Per fare la loro stima, i ricercatori sono partiti da alcuni studi svolti lo scorso anno sui tessuti di alcuni macachi nel loro momento massimo di infezione da coronavirus. Le analisi avevano interessato i polmoni, le tonsille, i linfonodi e il tratto digestivo e avevano permesso di identificare la concentrazione di particelle virali per ogni grammo di tessuto nelle cavie. Per il loro nuovo studio, i ricercatori hanno quindi messo in rapporto la massa di questi tessuti nei macachi con quella dei tessuti simili negli esseri umani.

Utilizzando questo metodo, è stato possibile stimare che un essere umano adulto al picco della carica virale porta con sé una massa tra 1 e 10 milionesimi di grammo (microgrammi) di particelle virali. La stima si è rivelata utile per studiare le modalità con cui il coronavirus colonizza le cellule del nostro organismo, inducendole a produrre nuove copie del virus.

I ricercatori hanno inoltre provato a calcolare quante mutazioni si verifichino in media durante l’infezione di un singolo individuo e, di riflesso, nella popolazione in generale. Sono partiti da ricerche già svolte in passato su altri coronavirus e hanno stimato che durante una singola infezione il SARS-CoV-2 subisca tra 0,1 e 1 mutazione nel proprio materiale genetico. Prendendo in considerazione i ritmi di infezione, hanno poi calcolato che il coronavirus vada incontro a circa tre mutazioni al mese, un dato in linea con le stime effettuate sulle mutazioni finora riscontrate.
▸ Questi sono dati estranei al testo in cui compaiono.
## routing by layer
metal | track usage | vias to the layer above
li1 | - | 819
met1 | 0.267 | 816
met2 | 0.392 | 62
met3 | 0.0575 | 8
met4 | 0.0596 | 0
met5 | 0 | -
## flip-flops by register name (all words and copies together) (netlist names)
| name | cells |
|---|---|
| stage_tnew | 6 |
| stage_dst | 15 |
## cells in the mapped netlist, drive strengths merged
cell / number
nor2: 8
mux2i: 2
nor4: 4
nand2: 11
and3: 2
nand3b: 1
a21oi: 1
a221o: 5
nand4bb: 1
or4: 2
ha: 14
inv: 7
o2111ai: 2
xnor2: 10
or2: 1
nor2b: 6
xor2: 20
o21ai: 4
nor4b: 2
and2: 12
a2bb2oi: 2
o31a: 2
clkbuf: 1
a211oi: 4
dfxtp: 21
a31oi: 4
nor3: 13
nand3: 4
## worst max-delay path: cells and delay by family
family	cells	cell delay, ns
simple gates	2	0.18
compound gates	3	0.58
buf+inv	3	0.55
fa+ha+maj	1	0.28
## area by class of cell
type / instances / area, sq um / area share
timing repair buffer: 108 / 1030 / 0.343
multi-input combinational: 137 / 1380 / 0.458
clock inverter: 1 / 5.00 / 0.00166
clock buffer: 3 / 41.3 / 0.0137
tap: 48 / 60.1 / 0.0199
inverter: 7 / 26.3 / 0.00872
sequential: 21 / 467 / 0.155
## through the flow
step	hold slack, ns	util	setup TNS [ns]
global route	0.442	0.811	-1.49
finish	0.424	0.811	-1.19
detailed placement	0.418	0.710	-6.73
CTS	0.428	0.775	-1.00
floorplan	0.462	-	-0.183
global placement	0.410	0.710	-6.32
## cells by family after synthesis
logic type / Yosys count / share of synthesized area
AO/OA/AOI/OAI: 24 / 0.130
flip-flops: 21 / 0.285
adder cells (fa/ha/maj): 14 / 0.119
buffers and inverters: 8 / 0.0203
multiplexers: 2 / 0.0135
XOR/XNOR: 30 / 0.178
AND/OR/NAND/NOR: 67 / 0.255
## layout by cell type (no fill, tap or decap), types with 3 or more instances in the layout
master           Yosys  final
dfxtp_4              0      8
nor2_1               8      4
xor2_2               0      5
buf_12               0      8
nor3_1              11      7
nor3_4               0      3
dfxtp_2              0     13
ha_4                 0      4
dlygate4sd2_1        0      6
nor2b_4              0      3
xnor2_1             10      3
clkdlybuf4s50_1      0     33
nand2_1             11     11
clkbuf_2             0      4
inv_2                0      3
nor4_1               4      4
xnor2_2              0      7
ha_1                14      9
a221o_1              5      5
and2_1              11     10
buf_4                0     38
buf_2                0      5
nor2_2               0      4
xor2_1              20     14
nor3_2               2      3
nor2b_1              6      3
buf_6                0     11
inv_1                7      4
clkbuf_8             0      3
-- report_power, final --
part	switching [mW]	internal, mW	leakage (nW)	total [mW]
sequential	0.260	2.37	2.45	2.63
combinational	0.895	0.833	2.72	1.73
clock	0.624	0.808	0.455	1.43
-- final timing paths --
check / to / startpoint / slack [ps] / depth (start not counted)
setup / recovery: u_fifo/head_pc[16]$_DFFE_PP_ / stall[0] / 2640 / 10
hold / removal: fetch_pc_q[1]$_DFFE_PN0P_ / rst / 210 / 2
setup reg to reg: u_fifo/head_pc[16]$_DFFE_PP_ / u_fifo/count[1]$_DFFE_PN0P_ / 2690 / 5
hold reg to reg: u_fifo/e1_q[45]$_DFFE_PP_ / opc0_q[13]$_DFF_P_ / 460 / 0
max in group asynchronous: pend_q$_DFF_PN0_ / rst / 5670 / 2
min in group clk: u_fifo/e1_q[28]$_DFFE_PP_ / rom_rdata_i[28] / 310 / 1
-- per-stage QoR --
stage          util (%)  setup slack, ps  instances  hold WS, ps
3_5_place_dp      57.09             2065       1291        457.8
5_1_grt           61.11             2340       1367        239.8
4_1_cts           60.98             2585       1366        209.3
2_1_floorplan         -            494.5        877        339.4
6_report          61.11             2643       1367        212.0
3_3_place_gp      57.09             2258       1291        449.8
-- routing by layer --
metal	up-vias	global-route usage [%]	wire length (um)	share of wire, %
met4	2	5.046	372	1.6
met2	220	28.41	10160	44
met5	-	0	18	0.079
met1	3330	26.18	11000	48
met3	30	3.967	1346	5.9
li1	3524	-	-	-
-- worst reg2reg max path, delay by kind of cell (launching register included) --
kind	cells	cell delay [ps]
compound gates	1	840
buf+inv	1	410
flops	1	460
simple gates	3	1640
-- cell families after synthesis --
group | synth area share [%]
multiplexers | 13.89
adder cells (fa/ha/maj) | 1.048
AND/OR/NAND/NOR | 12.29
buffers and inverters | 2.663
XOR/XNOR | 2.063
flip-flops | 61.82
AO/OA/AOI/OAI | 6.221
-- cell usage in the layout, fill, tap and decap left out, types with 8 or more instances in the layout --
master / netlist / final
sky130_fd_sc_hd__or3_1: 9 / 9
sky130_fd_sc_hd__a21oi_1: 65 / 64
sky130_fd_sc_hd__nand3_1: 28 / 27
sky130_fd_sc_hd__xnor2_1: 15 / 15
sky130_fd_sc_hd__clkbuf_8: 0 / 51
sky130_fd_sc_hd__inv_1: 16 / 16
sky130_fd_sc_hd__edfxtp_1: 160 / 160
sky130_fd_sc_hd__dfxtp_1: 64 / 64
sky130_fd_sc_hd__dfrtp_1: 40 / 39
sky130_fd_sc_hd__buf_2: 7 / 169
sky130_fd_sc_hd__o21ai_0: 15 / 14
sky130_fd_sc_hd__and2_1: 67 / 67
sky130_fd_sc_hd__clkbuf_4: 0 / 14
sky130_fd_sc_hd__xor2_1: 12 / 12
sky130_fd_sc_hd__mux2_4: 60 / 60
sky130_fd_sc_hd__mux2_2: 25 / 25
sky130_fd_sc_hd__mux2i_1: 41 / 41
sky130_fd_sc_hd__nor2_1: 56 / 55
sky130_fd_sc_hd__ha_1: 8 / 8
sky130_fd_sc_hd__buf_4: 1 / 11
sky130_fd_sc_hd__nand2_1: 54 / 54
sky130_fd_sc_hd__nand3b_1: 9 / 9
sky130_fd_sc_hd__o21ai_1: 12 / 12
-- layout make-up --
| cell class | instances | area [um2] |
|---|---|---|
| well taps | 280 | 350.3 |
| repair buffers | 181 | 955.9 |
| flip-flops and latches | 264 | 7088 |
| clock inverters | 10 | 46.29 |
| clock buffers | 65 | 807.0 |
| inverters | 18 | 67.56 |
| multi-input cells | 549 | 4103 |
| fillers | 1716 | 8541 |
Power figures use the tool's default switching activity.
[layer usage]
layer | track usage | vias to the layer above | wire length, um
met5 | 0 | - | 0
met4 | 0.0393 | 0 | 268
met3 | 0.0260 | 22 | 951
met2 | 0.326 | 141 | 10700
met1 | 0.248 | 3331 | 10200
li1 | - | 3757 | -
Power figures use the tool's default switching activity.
### src/rtl/tile_map_pkg.sv
// Shared geometry, default map pattern, FSM state type and coordinate check
// for the tile map writer.
package tile_map_pkg;

    localparam int ROWS   = 5;
    localparam int COLS   = 7;
    localparam int TILE_W = 90;
    localparam int TILE_H = 90;

    // Row r of the map is element [r]; bit c of a row is column c.
    typedef logic [ROWS-1:0][COLS-1:0] tile_map_t;

    localparam tile_map_t DEFAULT_MAP = {7'b1111111, 7'b0000001, 7'b0000000,
                                         7'b0000000, 7'b0000000};

    typedef enum logic [1:0] {
        IDLE  = 2'd0,
        WRITE = 2'd1,
        SHIFT = 2'd2
    } state_t;

    function automatic logic coord_bad(input logic [2:0] row, input logic [2:0] col);
        return (row > 3'(ROWS - 1)) || (col > 3'(COLS - 1));
    endfunction

endpackage

### src/rtl/tile_map_writer_index.sv
// tile_index_calc: combinational pixel-to-tile mapping using compare chains
// against tile-edge multiples (no divider).
module tile_index_calc
    import tile_map_pkg::*;
(
    input  logic [10:0] pixelX,
    input  logic [10:0] pixelY,
    output logic [2:0]  tile_row,
    output logic [2:0]  tile_col,
    output logic        in_range
);

    // Column select from the horizontal tile edges
    always_comb begin
        tile_col = 3'd7;
        if      (pixelX < 11'(1 * TILE_W)) tile_col = 3'd0;
        else if (pixelX < 11'(2 * TILE_W)) tile_col = 3'd1;
        else if (pixelX < 11'(3 * TILE_W)) tile_col = 3'd2;
        else if (pixelX < 11'(4 * TILE_W)) tile_col = 3'd3;
        else if (pixelX < 11'(5 * TILE_W)) tile_col = 3'd4;
        else if (pixelX < 11'(6 * TILE_W)) tile_col = 3'd5;
        else if (pixelX < 11'(7 * TILE_W)) tile_col = 3'd6;
        else                               tile_col = 3'd7;
    end

    // Row select from the vertical tile edges
    always_comb begin
        tile_row = 3'd5;
        if      (pixelY < 11'(1 * TILE_H)) tile_row = 3'd0;
        else if (pixelY < 11'(2 * TILE_H)) tile_row = 3'd1;
        else if (pixelY < 11'(3 * TILE_H)) tile_row = 3'd2;
        else if (pixelY < 11'(4 * TILE_H)) tile_row = 3'd3;
        else if (pixelY < 11'(5 * TILE_H)) tile_row = 3'd4;
        else                               tile_row = 3'd5;
    end

    assign in_range = (pixelX < 11'(COLS * TILE_W)) && (pixelY < 11'(ROWS * TILE_H));

endmodule

### src/rtl/tile_map_writer.sv
// Tile map writer: 5x7 platform map (working + display copies), single-cycle
// tile writes and a registered pixel lookup. Scrolling exists only with TILE_MAP_SCROLL_EN.
module tile_map_writer
    import tile_map_pkg::*;
(
    input  logic        clk,
    input  logic        resetN,
    input  logic        wr_req,
    input  logic [2:0]  wr_row,
    input  logic [2:0]  wr_col,
    input  logic        wr_data,
    output logic        wr_ack,
    output logic        wr_err,
    input  logic        scroll_req,
    input  logic [6:0]  new_row,
    output logic        busy,
    input  logic [10:0] pixelX,
    input  logic [10:0] pixelY,
    output logic        tile_hit
);

    state_t     state_r;
    tile_map_t  work_map_r;
    tile_map_t  disp_map_r;
    logic [2:0] lat_row_r;
    logic [2:0] lat_col_r;
    logic       lat_data_r;
    logic       wr_ack_r;
    logic       wr_err_r;
    logic       busy_r;
    logic       skip_r;
    logic       tile_hit_r;
    logic [2:0] pix_row_s;
    logic [2:0] pix_col_s;
    logic       pix_in_range_s;

`ifdef TILE_MAP_SCROLL_EN
    logic [6:0] new_row_r;
    logic [2:0] shift_cnt_r;
`else
    logic       unused_scroll_s;
    assign unused_scroll_s = ^{scroll_req, new_row, work_map_r};
`endif

    tile_index_calc u_index (
        .pixelX   (pixelX),
        .pixelY   (pixelY),
        .tile_row (pix_row_s),
        .tile_col (pix_col_s),
        .in_range (pix_in_range_s)
    );

    // Control FSM together with both map copies and the handshake outputs
    always_ff @(posedge clk or negedge resetN) begin
        if (!resetN) begin
            state_r     <= IDLE;
            work_map_r  <= DEFAULT_MAP;
            disp_map_r  <= DEFAULT_MAP;
            lat_row_r   <= 3'd0;
            lat_col_r   <= 3'd0;
            lat_data_r  <= 1'b0;
            wr_ack_r    <= 1'b0;
            wr_err_r    <= 1'b0;
            busy_r      <= 1'b0;
            skip_r      <= 1'b0;
`ifdef TILE_MAP_SCROLL_EN
            new_row_r   <= 7'd0;
            shift_cnt_r <= 3'd0;
`endif
        end else begin
            case (state_r)
                IDLE: begin
                    // skip_r masks the still-held request in the cycle after an ack
                    skip_r <= 1'b0;
`ifdef TILE_MAP_SCROLL_EN
                    new_row_r   <= new_row;
                    shift_cnt_r <= 3'd0;
                    if (scroll_req) begin
                        wr_ack_r <= 1'b0;
                        wr_err_r <= 1'b0;
                        busy_r   <= 1'b1;
                        state_r  <= SHIFT;
                    end else
`endif
                    if (wr_req && !skip_r) begin
                        lat_row_r  <= wr_row;
                        lat_col_r  <= wr_col;
                        lat_data_r <= wr_data;
                        wr_ack_r   <= 1'b1;
                        wr_err_r   <= coord_bad(wr_row, wr_col);
                        busy_r     <= 1'b1;
                        state_r    <= WRITE;
                    end else begin
                        wr_ack_r <= 1'b0;
                        wr_err_r <= 1'b0;
                        busy_r   <= 1'b0;
                        state_r  <= IDLE;
                    end
                end
                WRITE: begin
                    if (!wr_err_r) begin
                        work_map_r[lat_row_r][lat_col_r] <= lat_data_r;
                        disp_map_r[lat_row_r][lat_col_r] <= lat_data_r;
                    end
                    wr_ack_r <= 1'b0;
                    wr_err_r <= 1'b0;
                    busy_r   <= 1'b0;
                    skip_r   <= 1'b1;
                    state_r  <= IDLE;
                end
`ifdef TILE_MAP_SCROLL_EN
                SHIFT: begin
                    if (shift_cnt_r == 3'd4) begin
                        work_map_r[0] <= new_row_r;
                        disp_map_r    <= {work_map_r[4:1], new_row_r};
                        shift_cnt_r   <= 3'd0;
                        busy_r        <= 1'b0;
                        state_r       <= IDLE;
                    end else begin
                        work_map_r[3'd4 - shift_cnt_r] <= work_map_r[3'd3 - shift_cnt_r];
                        shift_cnt_r <= shift_cnt_r + 3'd1;
                        busy_r      <= 1'b1;
                        state_r     <= SHIFT;
                    end
                end
`endif
                default: begin
                    wr_ack_r <= 1'b0;
                    wr_err_r <= 1'b0;
                    busy_r   <= 1'b0;
                    state_r  <= IDLE;
                end
            endcase
        end
    end

    // Pixel lookup against the display copy, one cycle behind pixelX/pixelY
    always_ff @(posedge clk or negedge resetN) begin
        if (!resetN) begin
            tile_hit_r <= 1'b0;
        end else begin
            tile_hit_r <= pix_in_range_s ? disp_map_r[pix_row_s][pix_col_s] : 1'b0;
        end
    end

    assign wr_ack   = wr_ack_r;
    assign wr_err   = wr_err_r;
    assign busy     = busy_r;
    assign tile_hit = tile_hit_r;

endmodule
Lo studio segnala inoltre come la quantità di particelle virali cambi sensibilmente a seconda degli individui, offrendo nuovi spunti per studiare l’andamento delle infezioni. Una carica virale può essere fino a sei volte più consistente in un individuo rispetto a un altro, quindi con milioni di particelle virali in più. Questo potrebbe aiutare a comprendere il fenomeno dei cosiddetti “super diffusori”, che da soli arrivano a infettare decine di persone, in alcuni casi senza nemmeno sapere di essere infetti perché non manifestano sintomi.